Back in the United States in 2011, it wasn’t long before she got a call with a job opportunity from a contact with PepsiCo Inc., who heard she was arriving stateside. She was in the airport when she got the call, she said, and agreed to take on a project.

And so began the formation of KSA Marketing + Partnerships.

With her company now at six full-timers and contractors in other states, KSA – which Conn says stands for “Kick Some Ass” – has grown into a full-service marketing firm. It’s seen 500 percent growth since 2011.

“We are on track to continue this trend for 2018,” said Melanie Roberts, KSA media relations.

This spring, Conn was invited into the Forbes Agency Council. Its members are hand-selected to offer marketing insight and publish articles for the global business media company in areas of public relations, marketing and advertising.

Council leaders initially reached out to Conn via LinkedIn. She met with representatives and submitted information needed for proper vetting, including KSA financial information.

The council involvement has offered Conn access to closed forums, where she can communicate with other agency leaders on challenges or questions on topics such as maintaining business and pitching clients.

Conn was also a Forbes contributor to a recent panel on workplace diversity issues, featured at Forbes.com along with several other contributors.

“They take topical, timely issues and curate the best responses,” she said. “It’s really rewarding to be able to be a contributor and great to see different perspectives.”

Though she’s earned a traditional education with a bachelor’s degree from Fairfield University, Conn said much of what she’s learned in business can be traced back to her trip abroad.

Her time earning a degree in organizational communication was amplified by her time in Peru, Chile, Argentina, Uruguay, Brazil, Hong Kong, Vietnam, Cambodia, Laos, China, Mongolia, Russia, Kazakhstan and Uzbekistan, as she didn’t speak the languages of those countries.

“I often didn’t have all the information,” she said. “I didn’t speak the language, and I didn’t always know what the plan was. Previously [in professional life], I’d need all the details. But sometimes, in crisis mode, as long as we have direction and are able to move forward, it is most helpful. It forced me to find other ways to get messages across, which can sometimes be as important as the actual messages themselves.”

Not being able to rely on her traditional mode of communication – language – meant she was able to explore how other elements help get messages across in different ways.

Conn’s unusual path to starting a communications firm, following an overseas stay where she roughed it and lived simply, led to a more-targeted business approach.

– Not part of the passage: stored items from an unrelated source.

What follows belongs to an exercise in optimizing a design on an open flow for small area, a short achievable clock period and few clock cycles; a production flow would make more cautious choices.
Function was checked by simulation only, so behaviour that the tests miss may differ from the original.
No activity file was given, so power comes from the tool's default toggle rates.

Design trb_palette, start of the top module:
module trb_palette (
    input  wire        clk,
    input  wire        rst,           
    input  wire        start,         
    input  wire [31:0] cmd,           
    output reg         busy,
    output reg         done,
    output reg         err,
    output reg  [3:0]  errcode,
    output reg  [31:0] err_info,
    output reg         pal_valid,
    output wire [9:0]  pal_count,
    output wire [23:0] lut_rgb,
    output reg         fb_rd,
    output wire [9:0]  fb_addr,
    input  wire [7:0]  fb_rdata,
    output reg         rgb_we,
    output wire [9:0]  rgb_addr,
    output wire [23:0] rgb_wdata
);
Size in the first run: ~89 flip-flops, roughly 160 I/O pins, ~5000 um2 of cells after synthesis.
Settings: LEC_CHECK=0, ABC_AREA=1, CAP_MARGIN=20, CORE_MARGIN=2, CORE_UTILIZATION=60, CTS_BUF_LIST=sky130_fd_sc_hd__clkbuf_4 sky130_fd_sc_hd__clkbuf_8, SLEW_MARGIN=20, SYNTH_MEMORY_MAX_BITS=16384; clock period 25.0 ns.
standard.sh (not shown) runs the stock make flow with config.mk's settings and CLKGATE_MAP_FILE= SYNTH_SCRIPT=/design/flow/synth_recipe.tcl, a recipe that flattens the netlist after the stock synthesis.
==> flow/flow/run.sh <==
#!/bin/bash
# Layout flow: the standard ORFS flow with two changes.
#  1. Synthesis is the standard synthesis (standard.sh synth, same
#     synth_recipe.tcl, same registers), but ABC maps the combinational logic
#     with flow/abc.script (area-recovering mapping) in place of ORFS's
#     abc_area.script, and adders are left to ABC (ADDER_MAP_FILE empty)
#     rather than mapped to fa/ha cells beforehand.
#  2. Port buffers are sky130_fd_sc_hd__buf_1 (buffer_ports -buffer_cell).
#  3. repair_timing aims at a setup slack of 19 ns (SETUP_SLACK_MARGIN), so
#     it sizes and buffers the paths that set the achieved period.
#  4. Clock tree: larger sink clusters and no dummy loads (CTS_ARGS).
# Everything else (floorplan, tap cells, PDN, placement, CTS, routing,
# finish) is standard.sh unchanged.  Each step logs to its own file here.
set -euo pipefail
W=$(pwd)
rm -rf "$W/scripts_abc"
cp -r "$FLOW_HOME/scripts" "$W/scripts_abc"
cp "$W/flow/abc.script" "$W/scripts_abc/abc_area.script"
bash standard.sh ABC_AREA=1 SCRIPTS_DIR="$W/scripts_abc" ADDER_MAP_FILE= synth > "$W/flow_synth.log" 2>&1
bash standard.sh "BUFFER_PORTS_ARGS=-buffer_cell sky130_fd_sc_hd__buf_1" SETUP_SLACK_MARGIN=19 \
  "CTS_ARGS=-sink_clustering_enable -repair_clock_nets -dont_use_dummy_load -sink_clustering_size 30 -sink_clustering_max_diameter 80 -buf_list {sky130_fd_sc_hd__clkbuf_4 sky130_fd_sc_hd__clkbuf_8}" \
  finish > "$W/flow_layout.log" 2>&1
test -s "$W/out/final.def"
==> flow/flow/abc.script <==
strash
dc2
balance
rewrite
refactor
balance
rewrite
rewrite -z
balance
refactor -z
rewrite -z
balance
dc2
balance
rewrite
refactor
balance
rewrite
rewrite -z
balance
refactor -z
rewrite -z
balance
dch -f
map -a
strash
dch -f
map -a
topo
Testbench counts at the start, summed over its fixed seeds: cycles 46,440.
Edit:
--- a/flow/flow/run.sh
+++ b/flow/flow/run.sh
@@ -20,3 +20,3 @@
 bash standard.sh "BUFFER_PORTS_ARGS=-buffer_cell sky130_fd_sc_hd__buf_1" SETUP_SLACK_MARGIN=19 \
-  "CTS_ARGS=-sink_clustering_enable -repair_clock_nets -dont_use_dummy_load -sink_clustering_size 30 -sink_clustering_max_diameter 80 -buf_list {sky130_fd_sc_hd__clkbuf_4 sky130_fd_sc_hd__clkbuf_8}" \
+  "CTS_ARGS=-sink_clustering_enable -repair_clock_nets -dont_use_dummy_load -sink_clustering_size 30 -sink_clustering_max_diameter 80 -root_buf sky130_fd_sc_hd__clkbuf_16 -buf_list {sky130_fd_sc_hd__clkbuf_8 sky130_fd_sc_hd__clkbuf_16}" \
   finish > "$W/flow_layout.log" 2>&1
--- a/flow/flow/abc.script
+++ b/flow/flow/abc.script
@@ -24,6 +24,3 @@
 dch -f
-map -a
-strash
-dch -f
-map -a
+amap -m
 topo
The new run ran to the end with no violations.
Via count fell by 3.3%.
Synthesized area goes down by 2.3%.
Clock skew drops by 25 ps.
Design area shrinks by 0.69%.
Final cell count goes down by about 8%.
Die area is lower by about 2.2%.
Count of clock-buffer cells in the layout is unchanged.
Sequential power is about the same.
Routed wire length came out lower by 2.8%.
Clock power rose by 44%.
Total power rose by about 16%.
Edit:
--- a/flow/flow/run.sh
+++ b/flow/flow/run.sh
@@ -20,3 +20,3 @@
 bash standard.sh "BUFFER_PORTS_ARGS=-buffer_cell sky130_fd_sc_hd__buf_1" SETUP_SLACK_MARGIN=19 \
-  "CTS_ARGS=-sink_clustering_enable -repair_clock_nets -dont_use_dummy_load -sink_clustering_size 30 -sink_clustering_max_diameter 80 -root_buf sky130_fd_sc_hd__clkbuf_16 -buf_list {sky130_fd_sc_hd__clkbuf_8 sky130_fd_sc_hd__clkbuf_16}" \
+  "CTS_ARGS=-sink_clustering_enable -repair_clock_nets -dont_use_dummy_load -sink_clustering_size 30 -sink_clustering_max_diameter 80 -buf_list {sky130_fd_sc_hd__clkbuf_4 sky130_fd_sc_hd__clkbuf_8}" \
   finish > "$W/flow_layout.log" 2>&1
Effect:
- The changed run produced a clean layout
- routed wire length goes down by about 1.5%
- fmax hardly moves
- synthesized cell count stays the same
- power goes down by 8.9%
Edit:
--- a/flow/flow/run.sh
+++ b/flow/flow/run.sh
@@ -9,3 +9,3 @@
 #  3. repair_timing aims at a setup slack of 19 ns (SETUP_SLACK_MARGIN), so
-#     it sizes and buffers the paths that set the achieved period.
+#     it sizes the cells on the paths that set the achieved period.
 #  4. Clock tree: larger sink clusters and no dummy loads (CTS_ARGS).
@@ -19,3 +19,3 @@
 bash standard.sh ABC_AREA=1 SCRIPTS_DIR="$W/scripts_abc" ADDER_MAP_FILE= synth > "$W/flow_synth.log" 2>&1
-bash standard.sh "BUFFER_PORTS_ARGS=-buffer_cell sky130_fd_sc_hd__buf_1" SETUP_SLACK_MARGIN=19 \
+bash standard.sh "BUFFER_PORTS_ARGS=-buffer_cell sky130_fd_sc_hd__buf_1" SETUP_SLACK_MARGIN=19 SETUP_MOVE_SEQUENCE=unbuffer,sizeup,swap \
   "CTS_ARGS=-sink_clustering_enable -repair_clock_nets -dont_use_dummy_load -sink_clustering_size 30 -sink_clustering_max_diameter 80 -buf_list {sky130_fd_sc_hd__clkbuf_4 sky130_fd_sc_hd__clkbuf_8}" \
The new run passed the timing, DRC and antenna checks.
Final cell count is unchanged.
Power stays the same.
Routed wire length stays the same.
Via count does not change.
Critical path depth stays the same.
Non-clock buffer count does not change.
Worst setup slack stays the same.
Design area does not change.
Combinational power is about the same.
Sequential power hardly moves.
Worst hold slack does not change.

[port drivers added, routing unchanged]
The flow's constraints put no driver on any port. The routed layouts listed below were extracted and timed again, unchanged, in two steps. Step 1: set_driving_cell puts a clkbuf_16 on clk and a buf_2 on each other input, an assumption about the parent block. Step 2 adds t to the input delays and takes it off the output delays; t is the mean of the earliest and latest rising clock arrival at the registers after step 1. Input paths then give back, and output paths get back, about the clock's delay inside the block. Slacks: no drivers / after step 1 / after step 2; pairs: no drivers / after step 1.
| run | t, ns | slack for setup (ns) | worst setup path after step 2 | slew at the worst register clock pin (ns) | cell pins on the clock port's net |
|---|---|---|---|---|---|
| the first run | 0.377 | 19.036 / 19.000 / 18.726 | input to register | 0.10 / 0.10 | 1 |
| the second run | 0.373 | 19.015 / 18.979 / 18.887 | input to register | 0.07 / 0.07 | 1 |
| the third run | 0.385 | 19.031 / 18.996 / 18.898 | input to register | 0.10 / 0.10 | 1 |
| the fourth run | 0.385 | 19.031 / 18.996 / 18.898 | input to register | 0.10 / 0.10 | 1 |
After both steps setup and hold are still met in every run listed. For the first run, which loses most, drivers alone change the setup slack by -0.036 ns; drivers and shift together by -0.310 ns.
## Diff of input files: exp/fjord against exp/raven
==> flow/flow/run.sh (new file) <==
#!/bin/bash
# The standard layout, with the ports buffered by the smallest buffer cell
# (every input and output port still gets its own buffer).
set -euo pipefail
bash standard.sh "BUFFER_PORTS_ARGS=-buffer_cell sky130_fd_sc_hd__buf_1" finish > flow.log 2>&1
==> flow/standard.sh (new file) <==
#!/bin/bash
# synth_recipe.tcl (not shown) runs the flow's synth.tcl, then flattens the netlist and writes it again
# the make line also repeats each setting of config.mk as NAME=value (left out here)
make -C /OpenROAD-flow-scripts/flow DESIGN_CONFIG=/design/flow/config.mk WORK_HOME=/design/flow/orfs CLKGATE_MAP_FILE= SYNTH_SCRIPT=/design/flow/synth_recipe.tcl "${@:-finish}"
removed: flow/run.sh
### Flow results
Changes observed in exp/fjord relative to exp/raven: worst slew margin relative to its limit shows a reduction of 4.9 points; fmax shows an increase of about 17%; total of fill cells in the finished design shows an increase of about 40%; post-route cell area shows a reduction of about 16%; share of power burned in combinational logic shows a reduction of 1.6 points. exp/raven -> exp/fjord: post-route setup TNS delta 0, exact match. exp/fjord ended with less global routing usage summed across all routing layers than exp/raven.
This design comes from an exercise in tuning for small area on the open sky130 flow, not from production work.
The RTL of this run was laid out without a check of its function.
Power figures rest on the tool's default switching activity, not on a simulated workload.

[design/flow/config.mk]
export PLATFORM = sky130hd
export DESIGN_NAME = irsony_decoder
export DESIGN_NICKNAME = irsony_decoder
export VERILOG_FILES = /design/flow/design.v
export SDC_FILE = /design/flow/constraint.sdc
export NUM_CORES = 4
export LEC_CHECK = 0
export CAP_MARGIN = 20
export CORE_MARGIN = 2
export CORE_UTILIZATION = 40
export SLEW_MARGIN = 20
[design/flow/constraint.sdc]
create_clock -name core_clock -period 15.0 [get_ports {clk}]
set_input_delay 3.0000 -clock core_clock [delete_from_list [all_inputs] [get_ports {clk}]]
set_output_delay 3.0000 -clock core_clock [all_outputs]
set_load 0.01 [all_outputs]
[design/flow/design.v]
module irsony_decoder (
    input  wire        clk,
    input  wire        rst,             
    input  wire        edge_valid,
    input  wire        edge_level,      
    input  wire [31:0] edge_ts,         
    input  wire        op_valid,
    input  wire [35:0] op_word,
    input  wire        line_ok,         
    output reg         resp_valid,
    output reg  [49:0] resp,
    output reg         edge_done,
    output reg  [2:0]  edge_outcome
);
    localparam        IR_ON   = 1'b0;
    localparam [7:0]  GAP     = 8'hFF;
    localparam [15:0] MAX_REPEAT_GAP = 16'd586;
    localparam [2:0] OUT_IGNORED   = 3'd0;
    localparam [2:0] OUT_CONTINUE  = 3'd1;
    localparam [2:0] OUT_SOFTERROR = 3'd2;
    localparam [2:0] OUT_HARDERROR = 3'd3;
    localparam [2:0] OUT_COMMITTED = 3'd4;
    localparam [2:0] OP_EDGE   = 3'd0;
    localparam [2:0] OP_TRYPOP = 3'd1;
    localparam [2:0] OP_INIT   = 3'd2;
    localparam [2:0] OP_START  = 3'd3;
    localparam [2:0] OP_STOP   = 3'd4;
    localparam [2:0] OP_ERRIDX = 3'd5;
    reg [7:0]  last_level_index;
    reg [31:0] last_half_bit_time;
    reg [31:0] last_flip_time;
    reg [7:0]  last_error_index;
    reg        request_tiny;
    reg [31:0] last_msg_time;
    reg [31:0] recv_msg_time;
    reg [1:0]  cursor;
    reg [63:0] slot_gap;
    reg [63:0] slot_len;
    reg [31:0] slot_cmd;
    reg [31:0] slot_adr;
    reg        enabled;
    reg [7:0]  watch_line;
    reg [7:0]  e_level_index;
    reg [31:0] e_half_bit_time;
    reg [31:0] e_flip_time;
    reg [7:0]  e_error_index;
    reg        e_tiny;
    reg [31:0] e_msg_time;
    reg [31:0] e_recv_time;
    reg [1:0]  e_cursor;
    reg [63:0] e_slot_gap;
    reg [63:0] e_slot_len;
    reg [31:0] e_slot_cmd;
    reg [31:0] e_slot_adr;
    reg [2:0]  e_outcome;
    integer    i, j, k;
    wire [31:0] flip_dif = edge_ts - last_flip_time;
    wire [31:0] bit_dif  = edge_ts - last_half_bit_time;
    wire [31:0] msg_dif  = edge_ts - last_msg_time;
    wire [31:0] len_dif  = edge_ts - recv_msg_time;
    wire [24:0] gap_units = msg_dif[31:7];
    wire [15:0] gap_sat   = (gap_units > 25'h000FFFF) ? 16'hFFFF : gap_units[15:0];
    wire expected_level = (last_level_index == GAP || last_level_index[0]) ? IR_ON : ~IR_ON;
    wire [7:0] bit_index = (last_level_index >> 1) - 8'd1;
    wire       bit_value = (bit_dif >= 32'd900);
    always @* begin
        e_level_index   = last_level_index;
        e_half_bit_time = last_half_bit_time;
        e_flip_time     = last_flip_time;
        e_error_index   = last_error_index;
        e_tiny          = request_tiny;
        e_msg_time      = last_msg_time;
        e_recv_time     = recv_msg_time;
        e_cursor        = cursor;
        e_slot_gap      = slot_gap;
        e_slot_len      = slot_len;
        e_slot_cmd      = slot_cmd;
        e_slot_adr      = slot_adr;
        e_outcome       = OUT_IGNORED;
        if (edge_valid && enabled) begin
            if (last_level_index == GAP && edge_level != IR_ON) begin
                e_outcome = OUT_IGNORED;                  
            end else if (edge_level != expected_level) begin
                if (flip_dif < 32'd300 && !request_tiny)   
                    e_outcome = OUT_SOFTERROR;
                else
                    e_outcome = OUT_HARDERROR;
            end else if (last_level_index == GAP) begin
                e_outcome = OUT_CONTINUE;                 
            end else if (last_level_index == 8'd0) begin  
                if (bit_dif < 32'd1800)      e_outcome = OUT_SOFTERROR;
                else if (bit_dif > 32'd3000) e_outcome = OUT_HARDERROR;
                else                         e_outcome = OUT_CONTINUE;
            end else if (last_level_index[0]) begin       
                if (bit_dif < 32'd300)       e_outcome = OUT_SOFTERROR;
                else if (bit_dif > 32'd900)  e_outcome = OUT_HARDERROR;
                else                         e_outcome = OUT_CONTINUE;
            end else begin                                
                if (bit_dif < 32'd300)       e_outcome = OUT_SOFTERROR;
                else if (bit_dif > 32'd1500) e_outcome = OUT_HARDERROR;
                else if (last_level_index == 8'd24) e_outcome = OUT_COMMITTED;
                else                         e_outcome = OUT_CONTINUE;
            end
            case (e_outcome)
                OUT_SOFTERROR: begin
                    e_tiny      = 1'b1;
                    e_flip_time = edge_ts;
                end
                OUT_HARDERROR: begin
                    if (edge_level == expected_level)
                        e_tiny = 1'b0;
                    e_error_index = last_level_index;
                    e_level_index = GAP;
                    e_flip_time   = edge_ts;
                end
                OUT_CONTINUE, OUT_COMMITTED: begin
                    e_tiny          = 1'b0;
                    e_half_bit_time = edge_ts;
                    e_flip_time     = edge_ts;
                    if (last_level_index == GAP) begin
                        for (i = 0; i < 4; i = i + 1) begin
                            if (cursor == i) begin
                                e_slot_gap[16*i +: 16] = gap_sat;
                                e_slot_len[16*i +: 16] = 16'd0;
                                e_slot_cmd[8*i +: 8]   = 8'd0;
                                e_slot_adr[8*i +: 8]   = 8'd0;
                            end
                        end
                        e_recv_time   = edge_ts;
                        e_level_index = 8'd0;
                    end else begin
                        if (last_level_index != 8'd0 && !last_level_index[0]) begin
                            for (i = 0; i < 4; i = i + 1) begin
                                if (cursor == i) begin
                                    if (bit_index < 8'd7)
                                        e_slot_cmd[8*i +: 8] = slot_cmd[8*i +: 8]
                                                             | ({7'd0, bit_value} << bit_index);
                                    else
                                        e_slot_adr[8*i +: 8] = slot_adr[8*i +: 8]
                                                             | ({7'd0, bit_value} << (bit_index - 8'd7));
                                end
                            end
                        end
                        if (e_outcome == OUT_COMMITTED) begin
                            for (i = 0; i < 4; i = i + 1)
                                if (cursor == i)
                                    e_slot_len[16*i +: 16] = len_dif[15:0];
                            e_msg_time    = edge_ts;
                            e_cursor      = cursor + 2'd1;
                            e_level_index = GAP;
                        end else begin
                            e_level_index = last_level_index + 8'd1;
                        end
                    end
                end
                default: ;
            endcase
        end
    end
    wire [2:0] op = op_word[35:33];
    wire n_zero = (op_word[32:0] == 33'd0);
    wire l_zero = (op_word[32:8] == 25'd0);
    wire is_trypop = op_valid && op == OP_TRYPOP && n_zero;
    wire is_init   = op_valid && op == OP_INIT   && n_zero;
    wire is_start  = op_valid && op == OP_START  && l_zero;
    wire is_stop   = op_valid && op == OP_STOP   && l_zero;
    wire is_erridx = op_valid && op == OP_ERRIDX && n_zero;
    wire is_illegal = op_valid && !(is_trypop || is_init || is_start || is_stop || is_erridx);
    wire [1:0]  cur_slot  = e_cursor - 2'd1;
    wire [1:0]  prev_slot = e_cursor - 2'd2;
    reg  [15:0] cur_gap, cur_len;
    reg  [7:0]  cur_cmd, cur_adr, prev_cmd, prev_adr;
    always @* begin
        cur_gap = 16'd0; cur_len = 16'd0; cur_cmd = 8'd0; cur_adr = 8'd0;
        prev_cmd = 8'd0; prev_adr = 8'd0;
        for (j = 0; j < 4; j = j + 1) begin
            if (cur_slot == j) begin
                cur_gap = e_slot_gap[16*j +: 16];
                cur_len = e_slot_len[16*j +: 16];
                cur_cmd = e_slot_cmd[8*j +: 8];
                cur_adr = e_slot_adr[8*j +: 8];
            end
            if (prev_slot == j) begin
                prev_cmd = e_slot_cmd[8*j +: 8];
                prev_adr = e_slot_adr[8*j +: 8];
            end
        end
    end
    wire deliver = (cur_len != 16'd0) && (cur_gap <= MAX_REPEAT_GAP)
                && (cur_cmd == prev_cmd) && (cur_adr == prev_adr);
    reg [63:0] n_slot_len;
    reg [49:0] n_resp;
    always @* begin
        n_slot_len = e_slot_len;
        n_resp     = 50'd0;
        if (is_trypop && deliver) begin
            for (k = 0; k < 4; k = k + 1)
                if (cur_slot == k)
                    n_slot_len[16*k +: 16] = 16'd0;
            n_resp = {1'b0, 1'b1, cur_gap, cur_len, cur_cmd, cur_adr};
        end
        if (is_start || is_stop)
            n_resp[0] = line_ok;
        if (is_erridx)
            n_resp[7:0] = e_error_index;
        if (is_illegal)
            n_resp[49] = 1'b1;
    end
    always @(posedge clk) begin
        if (rst || is_init) begin
            last_level_index   <= GAP;
            last_half_bit_time <= 32'd0;
            last_flip_time     <= 32'd0;
            last_error_index   <= 8'd0;
            request_tiny       <= 1'b0;
            last_msg_time      <= 32'd0;
            recv_msg_time      <= 32'd0;
            cursor             <= 2'd0;
            slot_gap           <= 64'd0;
            slot_len           <= 64'd0;
            slot_cmd           <= 32'd0;
            slot_adr           <= 32'd0;
        end else begin
            last_level_index   <= e_level_index;
            last_half_bit_time <= e_half_bit_time;
            last_flip_time     <= e_flip_time;
            last_error_index   <= e_error_index;
            request_tiny       <= e_tiny;
            last_msg_time      <= e_msg_time;
            recv_msg_time      <= e_recv_time;
            cursor             <= e_cursor;
            slot_gap           <= e_slot_gap;
            slot_len           <= n_slot_len;
            slot_cmd           <= e_slot_cmd;
            slot_adr           <= e_slot_adr;
        end
        if (rst) begin
            enabled    <= 1'b0;
            watch_line <= 8'd0;
        end else if (is_start && line_ok) begin
            enabled    <= 1'b1;
            watch_line <= op_word[7:0];
        end else if (is_stop && line_ok) begin
            enabled    <= 1'b0;
        end
        if (rst) begin
            resp_valid   <= 1'b0;
            resp         <= 50'd0;
            edge_done    <= 1'b0;
            edge_outcome <= 3'd0;
        end else begin
            resp_valid   <= op_valid;
            resp         <= n_resp;
            edge_done    <= edge_valid;
            edge_outcome <= e_outcome;
        end
    end
endmodule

Paying too close attention to competitors and feeling they must be on all media channels at once are concepts she works to help clients move away from.

“I always look at it this way,” she said. “Marketing is a conversation. You have to know who you are having a conversation with. [Ask] ‘What is the right strategy for who I’m trying to connect with?’ The biggest mistake I see is the copy-cat mentality, where [a business] sees someone do something really good, really big, and they want to replicate.”

Instead, she said, brands lose themselves when they are always responding to other brands. Some also tend to want to be on multiple social media platforms but don’t have the resources to do so. That could lead to a loss of consistent messaging, which doesn’t bode well, said Conn.

“Brands need to act like people,” she said. “You can’t just show up every three or four years – why would they want to connect with you? It’s super simple.”